Metakaolin/red mud-derived geopolymer monoliths: Novel bulk-type sorbents for lead removal from wastewaters

abstract

In this study, metakaolin and red mud were used as solid precursors to synthesize geopolymer monoliths coupling hierarchical porosity with suitable compressive strength (4.5 MPa) enabling their use as bulk-type (not powders) sorbents. Then, the lead removal ability of these novel materials was investigated under various conditions. The present work is one of the first investigations evaluating the use of red mud-containing geopolymer monoliths in the extraction of heavy metals from wastewater. Herein, metakaolin was employed as a reactive precursor to overcome the low reactivity of red mud and ensure the production of benign monolithic sorbents. The lead (II) sorption of the metakaolin/red mud sorbents was studied by varying the contact time, lead concentration, pH value and the volume of the solution. Results show that this unexplored approach, involving the use of a toxic waste to produce monolithic bodies able to treat lead-containing wastewaters, is not only feasible, but highly effective. The maximum lead removal capacity of the porous bodies reached 30.7 mg/g (at pH 5, C0 = 600 ppm) being amongst the highest values reported to date for bulk-type geopolymers.
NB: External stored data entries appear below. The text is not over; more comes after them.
--- src/rtl/led_mode_sequencer_if.sv ---
// Button/tick inputs and mode/LED/press-event outputs of the LED mode sequencer.
// The master side drives the button and tick strobes; the sequencer is the slave.
interface led_mode_sequencer_if;
  logic       btn;
  logic       tick_mf;
  logic       tick_lf;
  logic [1:0] state;
  logic       led_a;
  logic       led_b;
  logic       press_short;
  logic       press_long;

  modport master (
    output btn, tick_mf, tick_lf,
    input  state, led_a, led_b, press_short, press_long
  );

  modport slave (
    input  btn, tick_mf, tick_lf,
    output state, led_a, led_b, press_short, press_long
  );
endinterface

--- src/rtl/led_mode_sequencer.sv ---
// Button-driven mode controller: synchronise, debounce, classify short/long presses,
// step a 2-bit mode and drive the two-LED pattern for it.
module led_mode_sequencer #(
  parameter int unsigned DEBOUNCE_N = 4,
  parameter int unsigned LONG_N     = 16
) (
  input logic                  clk,
  input logic                  rst_n,
  led_mode_sequencer_if.slave  bus
);

  typedef enum logic [1:0] {ModeOff, ModeAlt, ModeBlink, ModeSteady} mode_e;
  typedef enum logic [1:0] {ClsIdle, ClsHeld, ClsLongDone} cls_e;

  logic       btn_meta;
  logic       btn_s;
  logic       btn_db;
  logic [3:0] db_cnt;

  cls_e       cls;
  logic [7:0] hold_cnt;
  mode_e      mode;
  mode_e      mode_nxt;
  logic       phase;
  logic       led_a;
  logic       led_b;
  logic       press_short;
  logic       press_long;
  logic       short_ev;
  logic       long_ev;

  always_ff @(posedge clk or negedge rst_n) begin
    if (!rst_n) begin
      btn_meta <= 1'b0;
      btn_s    <= 1'b0;
      btn_db   <= 1'b0;
      db_cnt   <= '0;
    end else begin
      btn_meta <= bus.btn;
      btn_s    <= btn_meta;
      if (bus.tick_mf) begin
        if (btn_s != btn_db) begin
          if (db_cnt == 4'(DEBOUNCE_N - 1)) begin
            btn_db <= ~btn_db;
            db_cnt <= '0;
          end else begin
            db_cnt <= db_cnt + 4'd1;
          end
        end else begin
          db_cnt <= '0;
        end
      end
    end
  end

  // A release coinciding with the final hold tick still counts as a long press.
  always_comb begin
    long_ev  = (cls == ClsHeld) && bus.tick_lf && (hold_cnt == 8'(LONG_N - 1));
    short_ev = (cls == ClsHeld) && !btn_db && !long_ev;
    mode_nxt = mode;
    if (long_ev) begin
      mode_nxt = ModeOff;
    end else if (short_ev) begin
      mode_nxt = mode_e'(mode + 2'd1);
    end
  end

  always_ff @(posedge clk or negedge rst_n) begin
    if (!rst_n) begin
      cls         <= ClsIdle;
      hold_cnt    <= '0;
      mode        <= ModeOff;
      phase       <= 1'b0;
      led_a       <= 1'b0;
      led_b       <= 1'b0;
      press_short <= 1'b0;
      press_long  <= 1'b0;
    end else begin
      press_short <= short_ev;
      press_long  <= long_ev;
      mode        <= mode_nxt;

      case (cls)
        ClsIdle: begin
          if (btn_db) begin
            cls      <= ClsHeld;
            hold_cnt <= '0;
          end
        end
        ClsHeld: begin
          if (long_ev) begin
            cls <= ClsLongDone;
          end else if (!btn_db) begin
            cls <= ClsIdle;
          end else if (bus.tick_lf) begin
            hold_cnt <= hold_cnt + 8'd1;
          end
        end
        ClsLongDone: begin
          if (!btn_db) begin
            cls <= ClsIdle;
          end
        end
        default: cls <= ClsIdle;
      endcase

      if ((mode_nxt != mode) || (mode == ModeOff)) begin
        phase <= 1'b0;
      end else if (bus.tick_lf) begin
        phase <= ~phase;
      end

      unique case (mode)
        ModeOff: begin
          led_a <= 1'b0;
          led_b <= 1'b0;
        end
        ModeAlt: begin
          led_a <= ~phase;
          led_b <= phase;
        end
        ModeBlink: begin
          led_a <= ~phase;
          led_b <= ~phase;
        end
        ModeSteady: begin
          led_a <= 1'b1;
          led_b <= 1'b1;
        end
      endcase
    end
  end

  assign bus.state       = mode;
  assign bus.led_a       = led_a;
  assign bus.led_b       = led_b;
  assign bus.press_short = press_short;
  assign bus.press_long  = press_long;

endmodule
The monoliths were also successfully regenerated post-sorption without significantly affecting their performance, and this enables their reuse in multiple sorption cycles provided that a suitable desorption agent is used. These are promising results that might contribute towards the industrial deployment of clay derived geopolymers in wastewater treatment systems, while encouraging a novel and sustainable recycling strategy for the red mud waste.

keywords

HEAVY-METAL IONS; RED MUD; FLY-ASH; AQUEOUS-SOLUTIONS; ADSORPTION; ADSORBENT; MEMBRANE; MICROSTRUCTURE; PERFORMANCE; COMPOSITES

subject category

Chemistry; Materials Science; Mineralogy

authors

Carvalheiras, J; Novais, RM; Labrincha, JA

our authors

acknowledgements

This work was developed within the scope of the project CICECO-Aveiro Institute of Materials, UIDB/50011/2020, UIDP/50011/2020 & amp; LA/P/0006/2020, financed by national funds through the FCT/MEC (PIDDAC) . Joao Carvalheiras (SFRH/BD/144562/2019) and Rui M.Novais (2020.01135.CEECIND) wish to thank Fundacao para a Ciencia e Tecnologia (FCT) for supporting their work. The authors would like to thank FCT project MAXIMUM (PTDC-CTM-CTM-2205-2020) .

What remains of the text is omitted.